EXERCISE DIRECTIONS: Only the lines below starting at the one containing "export IMPL_grt_pass1_vias=16300" and ending at the one containing "export IMPL_relSlewSlack_pct=36.8" belong in the answer, each copied exactly.

[Items listed in a dataset]
════════════════

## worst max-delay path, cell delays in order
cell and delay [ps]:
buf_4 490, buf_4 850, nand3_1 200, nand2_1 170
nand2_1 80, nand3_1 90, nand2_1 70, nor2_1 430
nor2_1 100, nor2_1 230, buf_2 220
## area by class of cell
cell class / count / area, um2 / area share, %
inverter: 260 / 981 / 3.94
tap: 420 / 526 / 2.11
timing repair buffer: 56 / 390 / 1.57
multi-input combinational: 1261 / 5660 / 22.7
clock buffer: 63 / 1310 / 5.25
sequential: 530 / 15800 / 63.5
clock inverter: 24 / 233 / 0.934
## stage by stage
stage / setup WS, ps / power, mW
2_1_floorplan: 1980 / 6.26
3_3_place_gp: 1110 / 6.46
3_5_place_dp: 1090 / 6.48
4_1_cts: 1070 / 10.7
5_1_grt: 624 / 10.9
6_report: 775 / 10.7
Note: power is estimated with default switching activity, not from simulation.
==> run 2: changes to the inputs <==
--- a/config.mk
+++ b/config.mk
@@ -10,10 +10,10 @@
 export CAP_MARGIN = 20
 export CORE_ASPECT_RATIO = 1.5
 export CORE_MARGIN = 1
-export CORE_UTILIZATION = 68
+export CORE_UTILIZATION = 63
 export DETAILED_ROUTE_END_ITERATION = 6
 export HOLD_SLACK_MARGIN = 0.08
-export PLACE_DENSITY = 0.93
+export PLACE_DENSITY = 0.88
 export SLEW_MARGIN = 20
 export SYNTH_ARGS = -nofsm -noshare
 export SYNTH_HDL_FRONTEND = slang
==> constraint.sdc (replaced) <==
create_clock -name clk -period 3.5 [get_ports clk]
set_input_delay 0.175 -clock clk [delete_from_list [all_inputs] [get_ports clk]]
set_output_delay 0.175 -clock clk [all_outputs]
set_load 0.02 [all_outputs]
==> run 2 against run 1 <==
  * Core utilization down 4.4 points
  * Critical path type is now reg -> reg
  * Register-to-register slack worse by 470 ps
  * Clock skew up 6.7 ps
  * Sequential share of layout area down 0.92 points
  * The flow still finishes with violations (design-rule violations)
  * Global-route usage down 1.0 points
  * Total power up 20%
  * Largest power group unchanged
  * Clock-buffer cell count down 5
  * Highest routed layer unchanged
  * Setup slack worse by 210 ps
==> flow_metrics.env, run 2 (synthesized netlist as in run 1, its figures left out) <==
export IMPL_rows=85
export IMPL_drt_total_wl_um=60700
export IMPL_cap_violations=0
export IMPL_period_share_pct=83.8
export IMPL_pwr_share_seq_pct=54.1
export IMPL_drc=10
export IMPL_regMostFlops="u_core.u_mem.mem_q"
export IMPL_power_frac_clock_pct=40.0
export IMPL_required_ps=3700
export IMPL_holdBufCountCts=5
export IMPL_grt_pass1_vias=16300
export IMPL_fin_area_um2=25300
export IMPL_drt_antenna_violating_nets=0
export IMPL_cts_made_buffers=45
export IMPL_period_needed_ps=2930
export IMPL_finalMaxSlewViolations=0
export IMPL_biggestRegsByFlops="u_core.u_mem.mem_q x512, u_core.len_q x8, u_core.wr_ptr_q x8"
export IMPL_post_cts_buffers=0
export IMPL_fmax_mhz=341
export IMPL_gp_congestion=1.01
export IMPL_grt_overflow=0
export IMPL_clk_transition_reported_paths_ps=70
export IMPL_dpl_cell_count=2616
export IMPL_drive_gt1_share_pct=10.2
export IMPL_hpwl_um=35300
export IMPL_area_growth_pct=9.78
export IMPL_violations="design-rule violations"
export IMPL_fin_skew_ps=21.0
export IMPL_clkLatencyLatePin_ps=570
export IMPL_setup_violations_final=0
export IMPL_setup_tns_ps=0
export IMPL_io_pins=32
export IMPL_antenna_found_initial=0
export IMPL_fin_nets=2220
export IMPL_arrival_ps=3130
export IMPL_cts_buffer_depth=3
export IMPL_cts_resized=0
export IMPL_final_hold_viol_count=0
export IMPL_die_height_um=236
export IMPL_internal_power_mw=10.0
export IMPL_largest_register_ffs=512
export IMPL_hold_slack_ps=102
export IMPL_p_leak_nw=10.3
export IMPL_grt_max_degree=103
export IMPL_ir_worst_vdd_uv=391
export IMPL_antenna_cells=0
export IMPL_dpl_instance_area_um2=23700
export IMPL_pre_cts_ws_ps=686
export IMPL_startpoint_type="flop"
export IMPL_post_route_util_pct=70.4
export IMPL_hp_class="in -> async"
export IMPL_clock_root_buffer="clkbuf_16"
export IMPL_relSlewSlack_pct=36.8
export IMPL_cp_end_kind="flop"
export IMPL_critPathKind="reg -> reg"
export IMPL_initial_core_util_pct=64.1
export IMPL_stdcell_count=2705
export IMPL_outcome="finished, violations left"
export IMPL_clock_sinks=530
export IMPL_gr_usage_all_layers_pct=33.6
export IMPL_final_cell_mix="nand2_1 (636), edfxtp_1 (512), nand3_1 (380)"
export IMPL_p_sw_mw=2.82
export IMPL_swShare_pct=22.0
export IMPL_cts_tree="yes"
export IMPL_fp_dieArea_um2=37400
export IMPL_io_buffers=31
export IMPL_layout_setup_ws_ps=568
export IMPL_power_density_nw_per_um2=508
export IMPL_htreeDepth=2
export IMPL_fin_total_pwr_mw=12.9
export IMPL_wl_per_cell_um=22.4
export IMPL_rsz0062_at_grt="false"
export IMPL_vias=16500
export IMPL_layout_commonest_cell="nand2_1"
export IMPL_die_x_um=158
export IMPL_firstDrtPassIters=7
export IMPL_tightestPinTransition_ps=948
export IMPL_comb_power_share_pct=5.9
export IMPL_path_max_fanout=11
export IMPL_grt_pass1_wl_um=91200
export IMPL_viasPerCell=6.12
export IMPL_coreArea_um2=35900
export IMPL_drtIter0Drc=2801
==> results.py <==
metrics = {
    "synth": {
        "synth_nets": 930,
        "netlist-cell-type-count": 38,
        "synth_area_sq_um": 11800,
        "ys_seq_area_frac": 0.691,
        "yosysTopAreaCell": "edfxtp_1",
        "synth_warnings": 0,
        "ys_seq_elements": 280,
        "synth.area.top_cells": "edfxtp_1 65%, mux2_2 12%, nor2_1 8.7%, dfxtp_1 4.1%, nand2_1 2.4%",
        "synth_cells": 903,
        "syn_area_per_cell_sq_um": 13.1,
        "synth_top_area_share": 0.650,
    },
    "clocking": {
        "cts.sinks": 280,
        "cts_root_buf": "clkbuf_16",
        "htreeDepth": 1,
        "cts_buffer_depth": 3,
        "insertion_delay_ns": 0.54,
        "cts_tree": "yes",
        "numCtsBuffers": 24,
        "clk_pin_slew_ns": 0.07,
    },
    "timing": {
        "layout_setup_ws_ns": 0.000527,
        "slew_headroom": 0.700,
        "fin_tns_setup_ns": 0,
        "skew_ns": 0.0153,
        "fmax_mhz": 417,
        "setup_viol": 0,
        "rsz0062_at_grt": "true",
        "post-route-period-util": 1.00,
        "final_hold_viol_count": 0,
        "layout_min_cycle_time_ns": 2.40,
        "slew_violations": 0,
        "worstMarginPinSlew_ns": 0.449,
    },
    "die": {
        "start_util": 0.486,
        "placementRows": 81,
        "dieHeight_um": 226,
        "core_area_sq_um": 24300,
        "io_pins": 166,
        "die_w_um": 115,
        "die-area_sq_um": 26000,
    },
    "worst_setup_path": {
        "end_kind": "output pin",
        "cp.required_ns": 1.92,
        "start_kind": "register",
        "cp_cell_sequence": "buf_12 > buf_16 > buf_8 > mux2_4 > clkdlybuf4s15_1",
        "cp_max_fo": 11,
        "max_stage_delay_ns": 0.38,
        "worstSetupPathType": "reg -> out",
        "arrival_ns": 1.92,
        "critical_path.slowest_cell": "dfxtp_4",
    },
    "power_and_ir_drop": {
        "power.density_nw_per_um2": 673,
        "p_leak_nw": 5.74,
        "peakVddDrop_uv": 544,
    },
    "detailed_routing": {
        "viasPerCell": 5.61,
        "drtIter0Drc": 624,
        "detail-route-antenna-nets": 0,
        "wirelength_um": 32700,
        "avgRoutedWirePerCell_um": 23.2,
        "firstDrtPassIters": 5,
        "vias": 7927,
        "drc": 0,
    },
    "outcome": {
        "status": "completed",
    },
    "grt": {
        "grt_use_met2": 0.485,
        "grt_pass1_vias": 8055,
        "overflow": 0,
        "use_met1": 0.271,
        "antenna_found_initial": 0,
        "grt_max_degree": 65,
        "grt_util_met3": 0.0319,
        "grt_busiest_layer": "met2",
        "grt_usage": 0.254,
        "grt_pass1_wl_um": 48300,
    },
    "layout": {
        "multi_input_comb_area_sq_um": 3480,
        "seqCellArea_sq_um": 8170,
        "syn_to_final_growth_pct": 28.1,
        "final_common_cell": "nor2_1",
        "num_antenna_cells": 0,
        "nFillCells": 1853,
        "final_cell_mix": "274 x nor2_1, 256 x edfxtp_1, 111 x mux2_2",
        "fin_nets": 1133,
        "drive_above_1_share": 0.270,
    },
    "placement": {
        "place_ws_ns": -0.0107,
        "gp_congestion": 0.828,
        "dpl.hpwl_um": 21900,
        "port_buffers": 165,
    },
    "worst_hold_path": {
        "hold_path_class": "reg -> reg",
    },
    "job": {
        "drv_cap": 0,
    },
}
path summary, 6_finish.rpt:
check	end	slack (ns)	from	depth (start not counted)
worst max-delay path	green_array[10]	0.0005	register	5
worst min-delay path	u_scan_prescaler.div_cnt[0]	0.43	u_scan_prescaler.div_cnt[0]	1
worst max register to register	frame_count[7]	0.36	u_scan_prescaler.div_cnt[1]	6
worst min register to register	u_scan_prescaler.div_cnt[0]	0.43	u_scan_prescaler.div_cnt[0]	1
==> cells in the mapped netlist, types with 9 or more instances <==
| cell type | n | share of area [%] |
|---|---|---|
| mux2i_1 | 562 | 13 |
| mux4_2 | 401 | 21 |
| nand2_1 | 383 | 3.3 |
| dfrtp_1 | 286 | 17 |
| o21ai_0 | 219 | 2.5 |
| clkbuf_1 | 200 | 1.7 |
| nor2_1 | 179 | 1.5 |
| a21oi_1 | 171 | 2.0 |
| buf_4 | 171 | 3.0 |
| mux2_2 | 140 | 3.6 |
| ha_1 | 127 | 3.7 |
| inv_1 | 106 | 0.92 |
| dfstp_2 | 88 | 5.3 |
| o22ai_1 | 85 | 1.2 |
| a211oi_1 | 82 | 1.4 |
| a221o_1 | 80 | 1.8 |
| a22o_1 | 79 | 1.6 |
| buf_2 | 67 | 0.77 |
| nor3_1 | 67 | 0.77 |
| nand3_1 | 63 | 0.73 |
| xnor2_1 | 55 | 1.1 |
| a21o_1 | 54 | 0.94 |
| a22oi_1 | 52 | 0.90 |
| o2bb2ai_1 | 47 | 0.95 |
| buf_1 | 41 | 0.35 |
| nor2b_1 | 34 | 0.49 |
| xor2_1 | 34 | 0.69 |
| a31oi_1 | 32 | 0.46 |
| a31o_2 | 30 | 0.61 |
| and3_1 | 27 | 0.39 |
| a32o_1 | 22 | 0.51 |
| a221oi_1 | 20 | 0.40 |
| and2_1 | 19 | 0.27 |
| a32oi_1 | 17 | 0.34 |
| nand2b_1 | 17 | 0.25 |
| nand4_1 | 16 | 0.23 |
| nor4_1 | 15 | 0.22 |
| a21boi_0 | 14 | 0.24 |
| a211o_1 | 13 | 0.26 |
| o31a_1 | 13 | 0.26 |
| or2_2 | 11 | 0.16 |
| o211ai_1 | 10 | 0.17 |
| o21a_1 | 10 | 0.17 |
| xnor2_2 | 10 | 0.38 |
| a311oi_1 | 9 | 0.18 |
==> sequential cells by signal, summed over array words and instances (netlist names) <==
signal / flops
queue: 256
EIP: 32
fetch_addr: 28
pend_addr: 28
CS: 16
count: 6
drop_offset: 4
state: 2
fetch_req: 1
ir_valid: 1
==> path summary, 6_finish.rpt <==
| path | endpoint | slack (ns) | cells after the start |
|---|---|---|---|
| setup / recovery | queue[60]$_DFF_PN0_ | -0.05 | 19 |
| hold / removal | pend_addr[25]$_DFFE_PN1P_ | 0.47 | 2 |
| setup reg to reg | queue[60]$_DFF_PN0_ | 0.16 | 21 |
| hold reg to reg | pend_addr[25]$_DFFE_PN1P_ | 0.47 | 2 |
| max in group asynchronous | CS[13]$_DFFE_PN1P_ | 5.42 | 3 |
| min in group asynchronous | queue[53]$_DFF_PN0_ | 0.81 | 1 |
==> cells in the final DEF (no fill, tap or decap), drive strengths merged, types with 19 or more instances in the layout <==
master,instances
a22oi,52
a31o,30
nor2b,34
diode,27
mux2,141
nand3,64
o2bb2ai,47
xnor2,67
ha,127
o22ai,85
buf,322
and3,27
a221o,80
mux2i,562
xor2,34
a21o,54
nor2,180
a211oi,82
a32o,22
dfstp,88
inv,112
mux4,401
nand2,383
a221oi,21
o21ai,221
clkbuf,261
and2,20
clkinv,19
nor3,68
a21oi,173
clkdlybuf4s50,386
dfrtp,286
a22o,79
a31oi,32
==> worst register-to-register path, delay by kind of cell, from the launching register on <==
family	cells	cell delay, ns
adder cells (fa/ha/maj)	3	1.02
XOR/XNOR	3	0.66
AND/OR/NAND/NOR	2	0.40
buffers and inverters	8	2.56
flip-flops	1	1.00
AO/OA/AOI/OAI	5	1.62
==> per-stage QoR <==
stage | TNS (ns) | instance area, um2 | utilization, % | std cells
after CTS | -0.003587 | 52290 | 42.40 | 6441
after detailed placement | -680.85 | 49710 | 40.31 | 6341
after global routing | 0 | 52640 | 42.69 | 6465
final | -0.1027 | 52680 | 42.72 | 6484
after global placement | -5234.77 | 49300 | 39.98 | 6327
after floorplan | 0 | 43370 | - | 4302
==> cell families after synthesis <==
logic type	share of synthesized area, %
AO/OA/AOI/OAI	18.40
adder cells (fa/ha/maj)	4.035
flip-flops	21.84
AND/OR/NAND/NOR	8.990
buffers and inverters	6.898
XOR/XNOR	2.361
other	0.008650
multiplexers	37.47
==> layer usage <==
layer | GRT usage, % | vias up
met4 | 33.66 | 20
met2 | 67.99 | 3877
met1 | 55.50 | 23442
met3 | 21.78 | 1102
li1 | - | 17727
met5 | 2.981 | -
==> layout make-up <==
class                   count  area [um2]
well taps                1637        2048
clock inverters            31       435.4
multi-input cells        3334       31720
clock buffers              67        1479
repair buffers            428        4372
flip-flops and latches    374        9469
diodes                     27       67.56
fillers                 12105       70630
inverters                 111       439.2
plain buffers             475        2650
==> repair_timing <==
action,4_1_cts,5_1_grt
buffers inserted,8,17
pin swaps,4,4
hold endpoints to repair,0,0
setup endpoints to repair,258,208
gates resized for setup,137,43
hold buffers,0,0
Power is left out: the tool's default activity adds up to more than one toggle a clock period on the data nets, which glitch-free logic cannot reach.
==> src/rtl/npu_host_seq_if.sv <==
// npu_host_seq_if: command, response and NPU port bundle.
// master = sequencer side; slave = command producer plus NPU.
interface npu_host_seq_if #(
    parameter int ADDR_W = 16,
    parameter int DATA_W = 32
);
    logic              cmd_valid;
    logic              cmd_ready;
    logic [1:0]        cmd_op;
    logic [ADDR_W-1:0] cmd_addr;
    logic [DATA_W-1:0] cmd_data;
    logic [DATA_W-1:0] cmd_mask;
    logic              ena;
    logic              wea;
    logic [ADDR_W-1:0] addra;
    logic [DATA_W-1:0] dina;
    logic [DATA_W-1:0] douta;
    logic              rsp_valid;
    logic [DATA_W-1:0] rsp_data;
    logic              rsp_err;
    logic              busy;

    modport master (
        input  cmd_valid, cmd_op, cmd_addr,
        input  cmd_data, cmd_mask, douta,
        output cmd_ready, ena, wea, addra, dina,
        output rsp_valid, rsp_data, rsp_err, busy
    );

    modport slave (
        output cmd_valid, cmd_op, cmd_addr,
        output cmd_data, cmd_mask, douta,
        input  cmd_ready, ena, wea, addra, dina,
        input  rsp_valid, rsp_data, rsp_err, busy
    );
endinterface

==> src/rtl/npu_host_seq.sv <==
// npu_host_seq: queued WRITE/READ/POLL/WAIT master for the NPU port.
// Define NPU_HOST_POLL_TIMEOUT_EN to bound POLL retries (rsp_err).
module npu_host_seq #(
    parameter int ADDR_W       = 16,
    parameter int DATA_W       = 32,
    parameter int FIFO_DEPTH   = 8,
    parameter int POLL_TIMEOUT = 4096
) (
    input  logic           clk,
    input  logic           rst,
    npu_host_seq_if.master bus
);
    localparam int AW = $clog2(FIFO_DEPTH);
    localparam logic [AW:0] FULL_CNT = (AW+1)'(FIFO_DEPTH);
    localparam logic [AW:0] CNT_ONE  = (AW+1)'(1);

    typedef enum logic [1:0] {
        OP_WR   = 2'b00,
        OP_RD   = 2'b01,
        OP_POLL = 2'b10,
        OP_WAIT = 2'b11
    } op_e;

    typedef enum logic [2:0] {
        S_IDLE, S_WR, S_RD, S_RGAP, S_CHECK, S_WAIT
    } state_e;

    typedef struct packed {
        logic [1:0]        op;
        logic [ADDR_W-1:0] addr;
        logic [DATA_W-1:0] data;
        logic [DATA_W-1:0] mask;
    } cmd_t;

    cmd_t          mem [FIFO_DEPTH];
    logic [AW-1:0] wptr, rptr;
    logic [AW:0]   count, count_nx;
    logic          full, empty, push, pop;
    cmd_t          head, cur;

    state_e        state, state_nx;
    logic [15:0]   wcnt;
    logic          match, poll_to;

    logic              ena_q, wea_q, rv_q, err_q, busy_q;
    logic [ADDR_W-1:0] addra_q;
    logic [DATA_W-1:0] dina_q, rsp_data_q;
    logic              ena_d, wea_d, rv_d, err_d;
    logic [ADDR_W-1:0] addra_d;
    logic [DATA_W-1:0] dina_d;

    assign full  = (count == FULL_CNT);
    assign empty = (count == '0);
    assign push  = bus.cmd_valid && !full;
    assign pop   = (state == S_IDLE) && !empty;
    assign head  = mem[rptr];

    assign bus.cmd_ready = !full;
    assign bus.ena       = ena_q;
    assign bus.wea       = wea_q;
    assign bus.addra     = addra_q;
    assign bus.dina      = dina_q;
    assign bus.rsp_valid = rv_q;
    assign bus.rsp_data  = rsp_data_q;
    assign bus.rsp_err   = err_q;
    assign bus.busy      = busy_q;

    // Masked POLL compare against the word the NPU returns in RGAP.
    assign match = ((bus.douta ^ cur.data) & cur.mask) == '0;

`ifdef NPU_HOST_POLL_TIMEOUT_EN
    localparam int PW = $clog2(POLL_TIMEOUT + 1);
    logic [PW-1:0] pcnt;

    // Read strobes issued by the current POLL.
    always_ff @(posedge clk or posedge rst) begin
        if (rst) begin
            pcnt <= '0;
        end else if (pop) begin
            pcnt <= '0;
        end else if (state == S_RD) begin
            pcnt <= pcnt + PW'(1);
        end
    end

    assign poll_to = (pcnt == PW'(POLL_TIMEOUT));
`else
    // Unbounded: POLL retries until it matches.
    assign poll_to = (POLL_TIMEOUT < 0);
`endif

    // Command storage; entries need no reset.
    always_ff @(posedge clk) begin
        if (push) begin
            mem[wptr] <= '{
                op:   bus.cmd_op,
                addr: bus.cmd_addr,
                data: bus.cmd_data,
                mask: bus.cmd_mask
            };
        end
    end

    // Occupancy after this cycle's push/pop.
    always_comb begin
        count_nx = count;
        case ({push, pop})
            2'b10:   count_nx = count + CNT_ONE;
            2'b01:   count_nx = count - CNT_ONE;
            default: count_nx = count;
        endcase
    end

    // FIFO pointers and occupancy.
    always_ff @(posedge clk or posedge rst) begin
        if (rst) begin
            wptr  <= '0;
            rptr  <= '0;
            count <= '0;
        end else begin
            if (push) wptr <= wptr + AW'(1);
            if (pop)  rptr <= rptr + AW'(1);
            count <= count_nx;
        end
    end

    // Next state and next registered port values.
    always_comb begin
        state_nx = state;
        ena_d    = 1'b0;
        wea_d    = 1'b0;
        addra_d  = addra_q;
        dina_d   = dina_q;
        rv_d     = 1'b0;
        err_d    = 1'b0;
        unique case (state)
            S_IDLE: begin
                if (!empty) begin
                    unique case (1'b1)
                        head.op == OP_WR: begin
                            state_nx = S_WR;
                            ena_d    = 1'b1;
                            wea_d    = 1'b1;
                            addra_d  = head.addr;
                            dina_d   = head.data;
                        end
                        head.op == OP_RD,
                        head.op == OP_POLL: begin
                            state_nx = S_RD;
                            ena_d    = 1'b1;
                            addra_d  = head.addr;
                        end
                        head.op == OP_WAIT: begin
                            if (head.data[15:0] != '0)
                                state_nx = S_WAIT;
                        end
                        default: ;
                    endcase
                end
            end
            S_WR:   state_nx = S_IDLE;
            S_RD:   state_nx = S_RGAP;
            S_RGAP: begin
                state_nx = S_CHECK;
                if (cur.op == OP_RD || match) begin
                    rv_d = 1'b1;
                end else if (poll_to) begin
                    rv_d  = 1'b1;
                    err_d = 1'b1;
                end
            end
            S_CHECK: begin
                if (rv_q) begin
                    state_nx = S_IDLE;
                end else begin
                    state_nx = S_RD;
                    ena_d    = 1'b1;
                    addra_d  = cur.addr;
                end
            end
            S_WAIT: begin
                if (wcnt == 16'd1)
                    state_nx = S_IDLE;
            end
            default: state_nx = S_IDLE;
        endcase
    end

    // State, latched command, counters and registered outputs.
    always_ff @(posedge clk or posedge rst) begin
        if (rst) begin
            state      <= S_IDLE;
            cur        <= '0;
            wcnt       <= '0;
            ena_q      <= 1'b0;
            wea_q      <= 1'b0;
            addra_q    <= '0;
            dina_q     <= '0;
            rv_q       <= 1'b0;
            err_q      <= 1'b0;
            rsp_data_q <= '0;
            busy_q     <= 1'b0;
        end else begin
            state   <= state_nx;
            ena_q   <= ena_d;
            wea_q   <= wea_d;
            addra_q <= addra_d;
            dina_q  <= dina_d;
            rv_q    <= rv_d;
            err_q   <= err_d;
            busy_q  <= (count_nx != '0) || (state_nx != S_IDLE);
            if (pop) begin
                cur  <= head;
                wcnt <= head.data[15:0];
            end else if (state == S_WAIT) begin
                wcnt <= wcnt - 16'd1;
            end
            if (state == S_RGAP)
                rsp_data_q <= bus.douta;
        end
    end
endmodule
--- src/rtl/cva6_axi_isolate_ctrl.sv ---
// Outstanding-transaction limiter and AW/AR isolation gate for the CVA6 AXI master port.
// Optional drain timeout is built when CVA6_ISOLATE_TIMEOUT_EN is defined.
module cva6_axi_isolate_ctrl #(
   parameter int unsigned MAX_OUTSTANDING = 8,
   parameter int unsigned TIMEOUT_CYCLES  = 1024
) (
   input  logic clk_i,
   input  logic rst_ni,
   input  logic isolate_req_i,
   output logic isolated_o,
   output logic busy_o,
   output logic timeout_o,
   output logic protocol_err_o,
   input  logic mst_aw_valid_i,
   output logic mst_aw_ready_o,
   output logic slv_aw_valid_o,
   input  logic slv_aw_ready_i,
   input  logic mst_ar_valid_i,
   output logic mst_ar_ready_o,
   output logic slv_ar_valid_o,
   input  logic slv_ar_ready_i,
   input  logic b_valid_i,
   input  logic b_ready_i,
   input  logic r_valid_i,
   input  logic r_ready_i,
   input  logic r_last_i
);

   localparam int unsigned CNT_WIDTH = $clog2(MAX_OUTSTANDING + 1);
   localparam logic [CNT_WIDTH-1:0] CNT_MAX = CNT_WIDTH'(MAX_OUTSTANDING);

   if (MAX_OUTSTANDING < 1 || MAX_OUTSTANDING > 255 || TIMEOUT_CYCLES < 1) begin : g_param_check
      $error("cva6_axi_isolate_ctrl: parameter out of range");
   end

   typedef enum logic [1:0] {
      RUN      = 2'd0,
      DRAIN    = 2'd1,
      ISOLATED = 2'd2
   } state_e;

   state_e               state_q, state_d;
   logic [CNT_WIDTH-1:0] wr_cnt_q, wr_cnt_d;
   logic [CNT_WIDTH-1:0] rd_cnt_q, rd_cnt_d;
   logic                 perr_q, perr_d;
   logic                 gate_aw, gate_ar;
   logic                 aw_acc, ar_acc, b_done, r_done;

   // Pass-through: gating depends only on registered state, so no handshake breaks mid-cycle
   assign slv_aw_valid_o = mst_aw_valid_i & ~gate_aw;
   assign mst_aw_ready_o = slv_aw_ready_i & ~gate_aw;
   assign slv_ar_valid_o = mst_ar_valid_i & ~gate_ar;
   assign mst_ar_ready_o = slv_ar_ready_i & ~gate_ar;

   assign aw_acc = slv_aw_valid_o & slv_aw_ready_i;
   assign ar_acc = slv_ar_valid_o & slv_ar_ready_i;
   assign b_done = b_valid_i & b_ready_i;
   assign r_done = r_valid_i & r_ready_i & r_last_i;

   assign busy_o         = (wr_cnt_q != '0) | (rd_cnt_q != '0);
   assign isolated_o     = (state_q == ISOLATED);
   assign protocol_err_o = perr_q;

   always_ff @(posedge clk_i or negedge rst_ni) begin : fsm_reg
      if (!rst_ni) begin
         state_q <= RUN;
      end else begin
         state_q <= state_d;
      end
   end

   always_comb begin : fsm_next
      state_d = state_q;
      gate_aw = 1'b1;
      gate_ar = 1'b1;
      case (state_q)
         RUN: begin
            gate_aw = (wr_cnt_q == CNT_MAX);
            gate_ar = (rd_cnt_q == CNT_MAX);
            if (isolate_req_i) state_d = DRAIN;
         end
         DRAIN: begin
            if (!isolate_req_i) begin
               state_d = RUN;
            end else if (wr_cnt_q == '0 && rd_cnt_q == '0) begin
               state_d = ISOLATED;
            end
         end
         ISOLATED: begin
            if (!isolate_req_i) state_d = RUN;
         end
         default: state_d = RUN;
      endcase
   end

   // Simultaneous issue and completion cancel; completions at zero are clamped and flagged
   always_comb begin : cnt_next
      wr_cnt_d = wr_cnt_q;
      rd_cnt_d = rd_cnt_q;
      if (aw_acc && !b_done) begin
         wr_cnt_d = wr_cnt_q + CNT_WIDTH'(1);
      end else if (!aw_acc && b_done && wr_cnt_q != '0) begin
         wr_cnt_d = wr_cnt_q - CNT_WIDTH'(1);
      end
      if (ar_acc && !r_done) begin
         rd_cnt_d = rd_cnt_q + CNT_WIDTH'(1);
      end else if (!ar_acc && r_done && rd_cnt_q != '0) begin
         rd_cnt_d = rd_cnt_q - CNT_WIDTH'(1);
      end
      perr_d = perr_q | (b_done & (wr_cnt_q == '0)) | (r_done & (rd_cnt_q == '0));
   end

   always_ff @(posedge clk_i or negedge rst_ni) begin : cnt_reg
      if (!rst_ni) begin
         wr_cnt_q <= '0;
         rd_cnt_q <= '0;
         perr_q   <= 1'b0;
      end else begin
         wr_cnt_q <= wr_cnt_d;
         rd_cnt_q <= rd_cnt_d;
         perr_q   <= perr_d;
      end
   end

`ifdef CVA6_ISOLATE_TIMEOUT_EN
   localparam int unsigned DRAIN_WIDTH = $clog2(TIMEOUT_CYCLES + 1);

   logic [DRAIN_WIDTH-1:0] drain_cnt_q;
   logic                   timeout_q;

   // Counts DRAIN cycles, saturating; cleared whenever the FSM is outside DRAIN
   always_ff @(posedge clk_i or negedge rst_ni) begin : drain_timer
      if (!rst_ni) begin
         drain_cnt_q <= '0;
         timeout_q   <= 1'b0;
      end else begin
         if (state_q == DRAIN && state_d == DRAIN) begin
            if (drain_cnt_q != DRAIN_WIDTH'(TIMEOUT_CYCLES)) begin
               drain_cnt_q <= drain_cnt_q + DRAIN_WIDTH'(1);
            end
         end else begin
            drain_cnt_q <= '0;
         end
         if (state_q == DRAIN && drain_cnt_q == DRAIN_WIDTH'(TIMEOUT_CYCLES - 1)) begin
            timeout_q <= 1'b1;
         end
      end
   end

   assign timeout_o = timeout_q;
`else
   assign timeout_o = 1'b0;
`endif

endmodule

════════════════

WRITTEN ANSWER:
export IMPL_grt_pass1_vias=16300
export IMPL_fin_area_um2=25300
export IMPL_drt_antenna_violating_nets=0
export IMPL_cts_made_buffers=45
export IMPL_period_needed_ps=2930
export IMPL_finalMaxSlewViolations=0
export IMPL_biggestRegsByFlops="u_core.u_mem.mem_q x512, u_core.len_q x8, u_core.wr_ptr_q x8"
export IMPL_post_cts_buffers=0
export IMPL_fmax_mhz=341
export IMPL_gp_congestion=1.01
export IMPL_grt_overflow=0
export IMPL_clk_transition_reported_paths_ps=70
export IMPL_dpl_cell_count=2616
export IMPL_drive_gt1_share_pct=10.2
export IMPL_hpwl_um=35300
export IMPL_area_growth_pct=9.78
export IMPL_violations="design-rule violations"
export IMPL_fin_skew_ps=21.0
export IMPL_clkLatencyLatePin_ps=570
export IMPL_setup_violations_final=0
export IMPL_setup_tns_ps=0
export IMPL_io_pins=32
export IMPL_antenna_found_initial=0
export IMPL_fin_nets=2220
export IMPL_arrival_ps=3130
export IMPL_cts_buffer_depth=3
export IMPL_cts_resized=0
export IMPL_final_hold_viol_count=0
export IMPL_die_height_um=236
export IMPL_internal_power_mw=10.0
export IMPL_largest_register_ffs=512
export IMPL_hold_slack_ps=102
export IMPL_p_leak_nw=10.3
export IMPL_grt_max_degree=103
export IMPL_ir_worst_vdd_uv=391
export IMPL_antenna_cells=0
export IMPL_dpl_instance_area_um2=23700
export IMPL_pre_cts_ws_ps=686
export IMPL_startpoint_type="flop"
export IMPL_post_route_util_pct=70.4
export IMPL_hp_class="in -> async"
export IMPL_clock_root_buffer="clkbuf_16"
export IMPL_relSlewSlack_pct=36.8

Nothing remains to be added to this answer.